Intermediate Filaments in Small Configuration Spaces

Intermediate filaments play a key role in cell mechanics. Apart from their great importance from a biomedical point of view, they also act as a very suitable micrometer-sized model system for semiflexible polymers. We perform a statistical analysis of the thermal fluctuations of individual filaments confined in microchannels. The small channel width and the resulting deflections at the walls give rise to a reduction of the configuration space by about 2 orders of magnitude. This circumstance enables us to precisely measure the intrinsic persistence length of vimentin intermediate filaments and to show that they behave as ideal wormlike chains; we observe that small fluctuations in perpendicular planes decouple. Furthermore, the inclusion of results for confined actin filaments demonstrates that the Odijk confinement regime is valid over at least 1 order of magnitude in persistence length.

Figure 1

(a) Sketch of the experimental situation.
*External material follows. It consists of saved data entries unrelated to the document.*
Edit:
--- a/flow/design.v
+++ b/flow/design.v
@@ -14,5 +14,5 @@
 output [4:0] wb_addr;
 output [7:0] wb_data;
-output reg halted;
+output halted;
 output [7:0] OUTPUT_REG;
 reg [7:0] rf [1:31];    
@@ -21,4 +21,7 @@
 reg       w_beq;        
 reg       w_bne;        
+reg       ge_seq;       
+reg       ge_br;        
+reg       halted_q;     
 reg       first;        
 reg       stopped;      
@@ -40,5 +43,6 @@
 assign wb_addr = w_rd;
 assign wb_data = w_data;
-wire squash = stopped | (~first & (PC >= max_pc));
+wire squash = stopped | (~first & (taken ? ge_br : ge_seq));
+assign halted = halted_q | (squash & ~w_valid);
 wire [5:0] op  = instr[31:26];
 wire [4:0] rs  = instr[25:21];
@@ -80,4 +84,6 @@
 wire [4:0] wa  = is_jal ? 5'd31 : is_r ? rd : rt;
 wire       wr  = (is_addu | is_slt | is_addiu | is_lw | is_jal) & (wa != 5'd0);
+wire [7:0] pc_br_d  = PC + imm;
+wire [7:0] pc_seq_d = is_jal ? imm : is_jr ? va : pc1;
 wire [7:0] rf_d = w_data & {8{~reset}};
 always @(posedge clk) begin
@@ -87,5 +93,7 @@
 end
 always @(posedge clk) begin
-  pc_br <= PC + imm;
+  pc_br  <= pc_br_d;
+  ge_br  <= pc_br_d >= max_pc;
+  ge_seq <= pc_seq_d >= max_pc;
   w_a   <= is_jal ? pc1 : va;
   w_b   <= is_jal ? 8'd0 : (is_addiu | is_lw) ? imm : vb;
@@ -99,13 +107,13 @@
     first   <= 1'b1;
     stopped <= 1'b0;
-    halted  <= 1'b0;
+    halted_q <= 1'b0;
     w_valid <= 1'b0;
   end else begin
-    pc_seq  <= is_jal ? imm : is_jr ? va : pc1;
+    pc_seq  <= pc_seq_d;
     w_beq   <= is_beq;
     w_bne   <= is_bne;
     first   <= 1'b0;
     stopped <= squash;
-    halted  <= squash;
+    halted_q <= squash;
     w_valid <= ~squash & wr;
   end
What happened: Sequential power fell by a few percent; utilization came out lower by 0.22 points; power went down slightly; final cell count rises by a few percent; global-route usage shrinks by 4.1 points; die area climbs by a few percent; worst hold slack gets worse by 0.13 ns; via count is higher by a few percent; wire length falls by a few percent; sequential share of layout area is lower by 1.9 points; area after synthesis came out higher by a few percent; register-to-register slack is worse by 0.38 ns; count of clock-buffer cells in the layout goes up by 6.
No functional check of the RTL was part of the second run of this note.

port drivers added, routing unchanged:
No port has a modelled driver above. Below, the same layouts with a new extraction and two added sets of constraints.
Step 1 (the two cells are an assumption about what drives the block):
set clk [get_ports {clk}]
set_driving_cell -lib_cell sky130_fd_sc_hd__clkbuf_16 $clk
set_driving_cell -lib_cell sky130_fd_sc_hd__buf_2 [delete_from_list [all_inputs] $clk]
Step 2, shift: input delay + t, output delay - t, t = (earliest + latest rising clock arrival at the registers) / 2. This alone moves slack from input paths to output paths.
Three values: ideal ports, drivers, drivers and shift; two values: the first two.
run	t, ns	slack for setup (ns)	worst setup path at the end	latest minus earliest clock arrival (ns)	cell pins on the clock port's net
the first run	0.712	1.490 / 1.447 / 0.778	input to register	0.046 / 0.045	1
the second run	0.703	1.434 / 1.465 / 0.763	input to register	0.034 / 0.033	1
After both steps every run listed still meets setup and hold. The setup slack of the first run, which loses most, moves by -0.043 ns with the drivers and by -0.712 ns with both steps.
Context: an optimization exercise on an open-source flow, tuned for small area and a short achievable clock period. The choices shown serve that exercise and are no tape-out recipe. At most, simulation tests tie the RTL to the original design; equivalence was not proved. Function not checked in runs 3 to 6: the RTL went through the layout flow alone. No activity file was given, so power comes from the tool's default toggle rates.

<file path="flow/synth_abc.tcl">
proc synth {args} { yosys synth -nofsm -noshare {*}$args }
# abc with the mapping script named by ABC_SCRIPT and the delay target ABC_D (ps);
# the rest is synth_recipe.tcl unchanged
proc abc {args} {
  set i [lsearch -exact $args -script]
  if { $i >= 0 } { set args [lreplace $args [expr {$i + 1}] [expr {$i + 1}] $::env(ABC_SCRIPT)] }
  set j [lsearch -exact $args -D]
  if { $j >= 0 && [info exists ::env(ABC_D)] } { set args [lreplace $args [expr {$j + 1}] [expr {$j + 1}] $::env(ABC_D)] }
  yosys abc {*}$args
}
source $::env(SCRIPTS_DIR)/synth.tcl
# left out here: clear keep_hierarchy, flatten, clean up, hide names made inside functions, write 1_2_yosys.v
</file>
<file path="flow/run.sh">
#!/bin/bash
# The standard layout, with two changes:
#  - synthesis maps the logic with flow/abc_map.script instead of ORFS's abc_speed.script
#    (flow/synth_abc.tcl is synth_recipe.tcl with that abc call swapped);
#  - the port buffers are made from the smallest buffer cell.
# Each tool writes its full log under orfs/logs; the make output goes to standard.log.
set -euo pipefail
HERE=$(pwd)
export ABC_SCRIPT=$HERE/flow/abc_map.script
export ABC_D=2000
export BUFFER_PORTS_ARGS="-buffer_cell sky130_fd_sc_hd__buf_1"
bash standard.sh SYNTH_SCRIPT=$HERE/flow/synth_abc.tcl finish > standard.log 2>&1
</file>
<file path="flow/abc_map.script">
strash
&get -n
&fraig -x
&put
scorr
dc2
dretime
strash
&get -n
&dch -f
&nf {D}
&put
buffer -c
upsize {D}
dnsize {D}
stime -p
</file>
<file path="config.mk">
export PLATFORM = sky130hd
export DESIGN_NAME = rtc_top
export DESIGN_NICKNAME = rtc_top
export VERILOG_FILES = /design/flow/design.v
export SDC_FILE = /design/flow/constraint.sdc
export NUM_CORES = 4
export LEC_CHECK = 0
export CAP_MARGIN = 20
export CORE_MARGIN = 2
export CORE_UTILIZATION = 40
export CTS_BUF_LIST = sky130_fd_sc_hd__clkbuf_8
export CTS_CLUSTER_SIZE = 10
export SETUP_SLACK_MARGIN = 2.4
export SLEW_MARGIN = 20
</file>
<file path="constraint.sdc">
create_clock -name core_clock -period 5.0 [get_ports {clk_i}]
set_input_delay 1.0000 -clock core_clock [delete_from_list [all_inputs] [get_ports {clk_i}]]
set_output_delay 1.0000 -clock core_clock [all_outputs]
set_load 0.01 [all_outputs]
</file>
<file path="standard.sh">
#!/bin/bash
# synth_recipe.tcl (not shown) runs the flow's synth.tcl, then flattens the netlist and writes it again
# the make line also repeats each setting of config.mk as NAME=value (left out here)
make -C /OpenROAD-flow-scripts/flow DESIGN_CONFIG=/design/flow/config.mk WORK_HOME=/design/flow/orfs CLKGATE_MAP_FILE= SYNTH_SCRIPT=/design/flow/synth_recipe.tcl "${@:-finish}"
</file>
<file path="design.v">
module rtc_top (
                input logic         clk_i,
                input logic         rstn_i,
                input logic         date_update_i,
                input logic [31:0]  date_i,
                output logic [31:0] date_o,
                input logic         clock_update_i,
                output logic [21:0] clock_o,
                input logic [21:0]  clock_i,
                input logic [9:0]   init_sec_cnt_i,
                input logic         calibre_update_i,
                input logic [15:0]  calibre_sec_cnt_i,
                output logic [15:0] calibre_sec_cnt_o,
                input logic         timer_update_i,
                input logic         timer_enable_i,
                input logic         timer_retrig_i,
                input logic [16:0]  timer_target_i,
                output logic [16:0] timer_value_o,
                input logic         alarm_enable_i,
                input logic [5:0]   alarm_mask_i,
                input logic         alarm_update_clock_i,
                input logic [21:0]  alarm_clock_i,
                output logic [21:0] alarm_clock_o,
                input logic         alarm_update_date_i,
                input logic [31:0]  alarm_date_i,
                output logic [31:0] alarm_date_o,
                input logic         event_flag_update_i,
                input logic [1:0]   event_flag_i,
                output logic [1:0]  event_flag_o,
                output logic        event_o
                );
   logic [7:0]  r_seconds, r_minutes;
   logic [5:0]  r_hours;
   logic [5:0]  r_day;
   logic [4:0]  r_month;
   logic [13:0] r_year;
   logic [15:0] r_sec_counter, r_sec_cnt_calibre;
   logic        r_tick_lo, r_tick_hi;   
   logic        r_tick;
   logic [16:0] r_timer, r_timer_target;
   logic        r_timer_en, r_timer_retrig;
   logic        r_tmatch_lo, r_tmatch_hi;   
   logic        r_timer_match;
   logic [7:0]  r_alarm_seconds, r_alarm_minutes;
   logic [5:0]  r_alarm_hours;
   logic [13:0] r_alarm_year;
   logic [4:0]  r_alarm_month;
   logic [5:0]  r_alarm_day;
   logic [5:0]  r_alarm_mask;
   logic        r_alarm_enable;
   logic        r_sec59, r_min59, r_hour23;   
   logic        r_eom, r_eoy;     
   logic        n_eom;
   logic [5:0]  r_match;          
   logic        r_alarm_match;    
   logic [1:0]  r_event_flag;
   logic [7:0]  n_seconds, n_minutes;
   logic [5:0]  n_hours;
   logic [5:0]  n_day;
   logic [4:0]  n_month;
   logic [13:0] n_year;
   logic [15:0] n_sec_counter, n_sec_cnt_calibre;
   logic [16:0] n_timer, n_timer_target;
   logic        n_timer_en;
   logic [7:0]  n_alarm_seconds, n_alarm_minutes;
   logic [5:0]  n_alarm_hours;
   logic [13:0] n_alarm_year;
   logic [4:0]  n_alarm_month;
   logic [5:0]  n_alarm_day;
   logic [5:0]  n_alarm_mask;
   logic        n_alarm_enable;
   logic [5:0]  n_match;
   logic [1:0]  n_event_flag;
   logic        s_alarm_event, s_timer_event;
   logic        s_upd_min, s_upd_hour, s_new_day;
   logic        s_end_of_month, s_end_of_year;
   assign r_tick        = r_tick_lo & r_tick_hi;
   assign r_timer_match = r_tmatch_lo & r_tmatch_hi;
   assign s_alarm_event = r_alarm_enable & (&r_match) & ~r_alarm_match;
   assign s_timer_event = r_timer_en & r_timer_match;
   assign event_o       = s_alarm_event | s_timer_event;
   assign date_o            = {2'b00, r_year, 3'b000, r_month, 2'b00, r_day};
   assign clock_o           = {r_hours, r_minutes, r_seconds};
   assign calibre_sec_cnt_o = r_sec_cnt_calibre;
   assign timer_value_o     = r_timer;
   assign alarm_clock_o     = {r_alarm_hours, r_alarm_minutes, r_alarm_seconds};
   assign alarm_date_o      = {2'b00, r_alarm_year, 3'b000, r_alarm_month, 2'b00, r_alarm_day};
   assign event_flag_o      = r_event_flag;
   function automatic [3:0] inc4(input [3:0] x);
      inc4 = {x[3] ^ (&x[2:0]), x[2] ^ (&x[1:0]), x[1] ^ x[0], ~x[0]};
   endfunction
   function automatic [1:0] inc2(input [1:0] x);
      inc2 = {x[1] ^ x[0], ~x[0]};
   endfunction
   function automatic eom(input [5:0] d, input [4:0] m, input [13:0] y);
      logic leap;
      leap = (~y[0] & (y[4] == y[1])) & ((y[7:0] != 8'h00) | (~y[8] & (y[12] == y[9])));
      case (m)
        5'h01, 5'h03, 5'h05, 5'h07, 5'h08, 5'h10, 5'h12: eom = (d == 6'h31);
        5'h04, 5'h06, 5'h09, 5'h11:                      eom = (d == 6'h30);
        5'h02:   eom = (d == 6'h29) | (~leap & (d == 6'h28));
        default: eom = 1'b0;
      endcase
   endfunction
   logic [15:0] s_cnt_inc, n_count;
   assign s_cnt_inc[0] = ~r_sec_counter[0];
   assign s_cnt_inc[1] = r_sec_counter[1] ^ (&r_sec_counter[0:0]);
   assign s_cnt_inc[2] = r_sec_counter[2] ^ (&r_sec_counter[1:0]);
   assign s_cnt_inc[3] = r_sec_counter[3] ^ (&r_sec_counter[2:0]);
   assign s_cnt_inc[4] = r_sec_counter[4] ^ (&r_sec_counter[3:0]);
   assign s_cnt_inc[5] = r_sec_counter[5] ^ (&r_sec_counter[4:0]);
   assign s_cnt_inc[6] = r_sec_counter[6] ^ (&r_sec_counter[5:0]);
   assign s_cnt_inc[7] = r_sec_counter[7] ^ (&r_sec_counter[6:0]);
   assign s_cnt_inc[8] = r_sec_counter[8] ^ (&r_sec_counter[7:0]);
   assign s_cnt_inc[9] = r_sec_counter[9] ^ (&r_sec_counter[8:0]);
   assign s_cnt_inc[10] = r_sec_counter[10] ^ (&r_sec_counter[9:0]);
   assign s_cnt_inc[11] = r_sec_counter[11] ^ (&r_sec_counter[10:0]);
   assign s_cnt_inc[12] = r_sec_counter[12] ^ (&r_sec_counter[11:0]);
   assign s_cnt_inc[13] = r_sec_counter[13] ^ (&r_sec_counter[12:0]);
   assign s_cnt_inc[14] = r_sec_counter[14] ^ (&r_sec_counter[13:0]);
   assign s_cnt_inc[15] = r_sec_counter[15] ^ (&r_sec_counter[14:0]);
   always_comb begin
      n_sec_cnt_calibre = calibre_update_i ? calibre_sec_cnt_i : r_sec_cnt_calibre;
      if (clock_update_i) begin
         n_count       = {1'b0, init_sec_cnt_i, 5'h0};
         n_sec_counter = {1'b0, init_sec_cnt_i, 5'h1};
      end else if (r_tick) begin
         n_count       = 16'h0;
         n_sec_counter = 16'h1;
      end else begin
         n_count       = r_sec_counter;
         n_sec_counter = s_cnt_inc;
      end
   end
   assign s_upd_min  = r_tick & r_sec59;
   assign s_upd_hour = r_tick & r_sec59 & r_min59;
   assign s_new_day  = r_tick & r_sec59 & r_min59 & r_hour23;
   always_comb begin
      n_seconds = r_seconds;
      n_minutes = r_minutes;
      n_hours   = r_hours;
      if (clock_update_i) begin
         n_seconds = clock_i[7:0];
         n_minutes = clock_i[15:8];
         n_hours   = clock_i[21:16];
      end else begin
         if (r_tick) begin
            n_seconds[3:0] = (r_seconds[3:0] >= 4'h9) ? 4'h0 : inc4(r_seconds[3:0]);
            if (r_seconds >= 8'h59)
              n_seconds[7:4] = 4'h0;
            else if (r_seconds[3:0] >= 4'h9)
              n_seconds[7:4] = inc4(r_seconds[7:4]);
         end
         if (s_upd_min) begin
            n_minutes[3:0] = (r_minutes[3:0] >= 4'h9) ? 4'h0 : inc4(r_minutes[3:0]);
            if (r_minutes >= 8'h59)
              n_minutes[7:4] = 4'h0;
            else if (r_minutes[3:0] >= 4'h9)
              n_minutes[7:4] = inc4(r_minutes[7:4]);
         end
         if (s_upd_hour) begin
            if (r_hours >= 6'h23)
              n_hours = 6'h00;
            else if (r_hours[3:0] >= 4'h9)
              n_hours = {inc2(r_hours[5:4]), 4'h0};
            else
              n_hours[3:0] = inc4(r_hours[3:0]);
         end
      end
   end
   logic n_sec59, n_min59, n_hour23;
   always_comb begin
      if (clock_update_i) begin
         n_sec59  = (clock_i[7:0]   == 8'h59);
         n_min59  = (clock_i[15:8]  == 8'h59);
         n_hour23 = (clock_i[21:16] == 6'h23);
      end else begin
         n_sec59  = r_tick     ? (r_seconds == 8'h58) : r_sec59;
         n_min59  = s_upd_min  ? (r_minutes == 8'h58) : r_min59;
         n_hour23 = s_upd_hour ? (r_hours   == 6'h22) : r_hour23;
      end
   end
   assign s_end_of_month = r_eom;
   assign s_end_of_year  = r_eoy;
   always_comb begin
      if (date_update_i)
        n_eom = eom(date_i[5:0], date_i[12:8], date_i[29:16]);
      else if (s_new_day)
        n_eom = ~r_eom & eom((r_day[3:0] != 4'h9) ? {r_day[5:4], inc4(r_day[3:0])}
                                                  : {inc2(r_day[5:4]), 4'h0},
                             r_month, r_year);
      else
        n_eom = r_eom;
   end
   always_comb begin
      n_day   = r_day;
      n_month = r_month;
      n_year  = r_year;
      if (date_update_i) begin
         n_day   = date_i[5:0];
         n_month = date_i[12:8];
         n_year  = date_i[29:16];
      end else if (s_new_day) begin
         if (s_end_of_month)
           n_day = 6'h01;
         else if (r_day[3:0] != 4'h9)
           n_day[3:0] = inc4(r_day[3:0]);
         else
           n_day = {inc2(r_day[5:4]), 4'h0};
         if (s_end_of_year)
           n_month = 5'h01;
         else if (s_end_of_month) begin
            if (r_month[3:0] != 4'h9)
              n_month[3:0] = inc4(r_month[3:0]);
            else
              n_month = {1'b1, 4'h0};
         end
         if (s_end_of_year) begin
            if (r_year[3:0] != 4'h9)
              n_year[3:0] = inc4(r_year[3:0]);
            else begin
               n_year[3:0] = 4'h0;
               if (r_year[7:4] != 4'h9)
                 n_year[7:4] = inc4(r_year[7:4]);
               else begin
                  n_year[7:4] = 4'h0;
                  if (r_year[11:8] != 4'h9)
                    n_year[11:8] = inc4(r_year[11:8]);
                  else begin
                     n_year[11:8]  = 4'h0;
                     n_year[13:12] = inc2(r_year[13:12]);
                  end
               end
            end
         end
      end
   end
   always_comb begin
      n_alarm_seconds = r_alarm_seconds;
      n_alarm_minutes = r_alarm_minutes;
      n_alarm_hours   = r_alarm_hours;
      n_alarm_mask    = r_alarm_mask;
      n_alarm_enable  = r_alarm_enable;
      if (alarm_update_clock_i) begin
         n_alarm_enable  = alarm_enable_i;
         n_alarm_seconds = alarm_clock_i[7:0];
         n_alarm_minutes = alarm_clock_i[15:8];
         n_alarm_hours   = alarm_clock_i[21:16];
         n_alarm_mask    = alarm_mask_i;
      end else if (s_alarm_event)
        n_alarm_enable = 1'b0;
      n_alarm_year  = r_alarm_year;
      n_alarm_month = r_alarm_month;
      n_alarm_day   = r_alarm_day;
      if (alarm_update_date_i) begin
         n_alarm_year  = alarm_date_i[29:16];
         n_alarm_month = alarm_date_i[12:8];
         n_alarm_day   = alarm_date_i[5:0];
      end
   end
   assign n_match[5] = n_alarm_mask[5] | (n_year    == n_alarm_year);
   assign n_match[4] = n_alarm_mask[4] | (n_month   == n_alarm_month);
   assign n_match[3] = n_alarm_mask[3] | (n_day     == n_alarm_day);
   assign n_match[2] = n_alarm_mask[2] | (n_hours   == n_alarm_hours);
   assign n_match[1] = n_alarm_mask[1] | (n_minutes == n_alarm_minutes);
   assign n_match[0] = n_alarm_mask[0] | (n_seconds == n_alarm_seconds);
   logic [16:0] s_timer_inc;
   assign s_timer_inc[0] = ~r_timer[0];
   assign s_timer_inc[1] = r_timer[1] ^ (&r_timer[0:0]);
   assign s_timer_inc[2] = r_timer[2] ^ (&r_timer[1:0]);
   assign s_timer_inc[3] = r_timer[3] ^ (&r_timer[2:0]);
   assign s_timer_inc[4] = r_timer[4] ^ (&r_timer[3:0]);
   assign s_timer_inc[5] = r_timer[5] ^ (&r_timer[4:0]);
   assign s_timer_inc[6] = r_timer[6] ^ (&r_timer[5:0]);
   assign s_timer_inc[7] = r_timer[7] ^ (&r_timer[6:0]);
   assign s_timer_inc[8] = r_timer[8] ^ (&r_timer[7:0]);
   assign s_timer_inc[9] = r_timer[9] ^ (&r_timer[8:0]);
   assign s_timer_inc[10] = r_timer[10] ^ (&r_timer[9:0]);
   assign s_timer_inc[11] = r_timer[11] ^ (&r_timer[10:0]);
   assign s_timer_inc[12] = r_timer[12] ^ (&r_timer[11:0]);
   assign s_timer_inc[13] = r_timer[13] ^ (&r_timer[12:0]);
   assign s_timer_inc[14] = r_timer[14] ^ (&r_timer[13:0]);
   assign s_timer_inc[15] = r_timer[15] ^ (&r_timer[14:0]);
   assign s_timer_inc[16] = r_timer[16] ^ (&r_timer[15:0]);
   logic n_tmatch_lo, n_tmatch_hi;
   always_comb begin
      if (timer_update_i) begin
         n_tmatch_lo = (timer_target_i[8:0]  == 9'h0);
         n_tmatch_hi = (timer_target_i[16:9] == 8'h0);
      end else if (r_timer_en & r_timer_match) begin
         n_tmatch_lo = (r_timer_target[8:0]  == 9'h0);
         n_tmatch_hi = (r_timer_target[16:9] == 8'h0);
      end else if (r_timer_en) begin
         n_tmatch_lo = (s_timer_inc[8:0]  == r_timer_target[8:0]);
         n_tmatch_hi = (s_timer_inc[16:9] == r_timer_target[16:9]);
      end else begin
         n_tmatch_lo = r_tmatch_lo;
         n_tmatch_hi = r_tmatch_hi;
      end
   end
   always_comb begin
      n_timer_target = r_timer_target;
      n_timer_en     = r_timer_en;
      n_timer        = r_timer;
      if (timer_update_i) begin
         n_timer_en     = timer_enable_i;
         n_timer_target = timer_target_i;
         n_timer        = 17'h0;
      end else if (r_timer_en) begin
         if (r_timer_match) begin
            if (!r_timer_retrig)
              n_timer_en = 1'b0;
            n_timer = 17'h0;
         end else
           n_timer = s_timer_inc;
      end
   end
   always_comb begin
      n_event_flag = r_event_flag;
      if (event_flag_update_i) begin
         if (event_flag_i[0]) n_event_flag[0] = 1'b0;
         if (event_flag_i[1]) n_event_flag[1] = 1'b0;
      end else if (s_alarm_event)
        n_event_flag[0] = 1'b1;
      else if (s_timer_event)
        n_event_flag[1] = 1'b1;
   end
   always_ff @(posedge clk_i or negedge rstn_i) begin
      if (~rstn_i) begin
         r_seconds         <= 8'h0;
         r_minutes         <= 8'h0;
         r_hours           <= 6'h0;
         r_day             <= 6'h01;
         r_month           <= 5'h01;
         r_year            <= 14'h2000;
         r_sec_counter     <= 16'h1;
         r_sec_cnt_calibre <= 16'h7FFF;
         r_tick_lo         <= 1'b0;
         r_tick_hi         <= 1'b0;
         r_timer           <= 17'h0;
         r_timer_target    <= 17'h0;
         r_timer_en        <= 1'b0;
         r_timer_retrig    <= 1'b0;
         r_tmatch_lo       <= 1'b0;   
         r_tmatch_hi       <= 1'b0;
         r_alarm_seconds   <= 8'h0;
         r_alarm_minutes   <= 8'h0;
         r_alarm_hours     <= 6'h0;
         r_alarm_year      <= 14'h0;
         r_alarm_month     <= 5'h0;
         r_alarm_day       <= 6'h0;
         r_alarm_mask      <= 6'h0;
         r_alarm_enable    <= 1'b0;
         r_sec59           <= 1'b0;
         r_min59           <= 1'b0;
         r_hour23          <= 1'b0;
         r_eom             <= 1'b0;
         r_eoy             <= 1'b0;
         r_match           <= 6'b0;   
         r_alarm_match     <= 1'b0;
         r_event_flag      <= 2'h0;
      end else begin
         r_seconds         <= n_seconds;
         r_minutes         <= n_minutes;
         r_hours           <= n_hours;
         r_day             <= n_day;
         r_month           <= n_month;
         r_year            <= n_year;
         r_sec_counter     <= n_sec_counter;
         r_sec_cnt_calibre <= n_sec_cnt_calibre;
         r_tick_lo         <= (n_count[7:0]  == n_sec_cnt_calibre[7:0]);
         r_tick_hi         <= (n_count[15:8] == n_sec_cnt_calibre[15:8]);
         r_timer           <= n_timer;
         r_timer_target    <= n_timer_target;
         r_timer_en        <= n_timer_en;
         if (timer_update_i)
           r_timer_retrig  <= timer_retrig_i;
         r_tmatch_lo       <= n_tmatch_lo;
         r_tmatch_hi       <= n_tmatch_hi;
         r_alarm_seconds   <= n_alarm_seconds;
         r_alarm_minutes   <= n_alarm_minutes;
         r_alarm_hours     <= n_alarm_hours;
         r_alarm_year      <= n_alarm_year;
         r_alarm_month     <= n_alarm_month;
         r_alarm_day       <= n_alarm_day;
         r_alarm_mask      <= n_alarm_mask;
         r_alarm_enable    <= n_alarm_enable;
         r_sec59           <= n_sec59;
         r_min59           <= n_min59;
         r_hour23          <= n_hour23;
         r_eom             <= n_eom;
         r_eoy             <= n_eom & (date_update_i ? (date_i[12:8] == 5'h12) : (r_month == 5'h12));
         r_match           <= n_match;
         r_alarm_match     <= &r_match;
         r_event_flag      <= n_event_flag;
      end
   end
endmodule  
</file>
==> results of run 1 <==
-- metrics by stage --
step / utilization / worst slack (ns) / cells / total power, uW / area, um^2
2_1_floorplan: - / 2.42 / 992 / 2220 / 10300
3_3_place_gp: 0.460 / 1.77 / 1566 / 2480 / 11600
3_5_place_dp: 0.460 / 1.75 / 1566 / 2490 / 11600
4_1_cts: 0.480 / 2.40 / 1601 / 3630 / 12100
5_1_grt: 0.493 / 2.29 / 1619 / 3830 / 12400
6_report: 0.493 / 2.49 / 1619 / 3610 / 12400
-- synthesized netlist by cell type, types with 7 or more instances --
master    instances
o31ai_1          12
o211ai_1          8
dfstp_2          19
mux2i_1          16
xor2_1           37
ha_1             42
dfrtp_1         168
nor2_1           53
o21ai_0          58
a21boi_0          8
mux2_2           73
nor3_1           17
a31oi_1           7
nand4_1           7
inv_1            42
nand3_1          21
a22o_1           11
a21oi_1          42
and3_1           14
buf_2             8
nand2_1          95
xnor2_1          46
and2_1           10
clkbuf_1         20
nor4_1           11
buf_4            17
-- cell families (layout without fill, tap and decap cells) --
logic type / count (synthesis) / in the layout / synth area share
and+or+nand+nor: 281 / 281 / 0.143
AOI/OAI and AO/OA: 202 / 202 / 0.131
DFF: 187 / 187 / 0.461
buffers and inverters: 92 / 389 / 0.0411
muxes: 89 / 89 / 0.0963
xor gates and xnor gates: 85 / 85 / 0.0757
adders and majority gates: 42 / 42 / 0.0515
other: 1 / 14 / 0.000368
-- placed cells by master (no fill, tap or decap), drive strengths merged, types with 13 or more instances in the layout --
master	n
conb	14
o31ai	13
buf	311
and3	16
a21oi	42
dfstp	19
ha	42
nor3	18
mux2	73
mux2i	16
nand3	21
o21ai	61
xnor2	46
clkbuf	23
dfrtp	168
nor2	53
xor2	37
nand2	95
inv	48
-- report_power, final --
part           switching (uW)  internal, uW  total, uW
sequential                122          1650       1780
clock                     609           496       1110
combinational             414           316        730
-- worst max-delay path by stage --
stage,start,slack (ns),depth (start not counted),end
after CTS,r_match[5],2.40,5,event_o
final,r_timer[1],2.49,12,r_tmatch_hi
after global routing,r_timer[1],2.29,12,r_tmatch_hi
after floorplan,alarm_update_date_i,2.42,8,r_match[3]
after detailed placement,date_update_i,1.75,10,r_match[5]
after global placement,date_update_i,1.77,10,r_match[5]
-- timing repair --
item / CTS / global route
setup endpoints to repair: 7 / 10
gates resized for setup: 13 / 63
pin swaps: 0 / 23
buffers inserted: 3 / 18
hold buffers: 0 / 0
Fluorescently labeled filaments are confined in microchannels of varying widths $d$ and heights $h$. (b) Fluorescence images of vimentin IFs confined in microchannels with different widths. Channel walls are indicated by white lines. The filaments’ characteristic fluctuations change significantly with the width of the confining channel. (The scale bar indicates $10\mu \mathrm{m}$.)

Figure 2

Tangent correlation functions for filaments in channels of different widths. Each curve shows data averaged from several measured filaments. The data are fitted with the analytical solution for a confined polymer in a parabolic potential. Error bars are indicated in a lighter color.

Figure 3

Pairs of tangent correlation functions of filaments confined in channels of two different heights but equal width show identical behavior. Error bars are indicated in a lighter color.

Figure 4

Vimentin and actin filament properties are compared by using the scaling constant $a$ from Odijk’s scaling law. We find very similar values for the scaling constant for different confinement parameters and also for both vimentin and actin [5] filaments.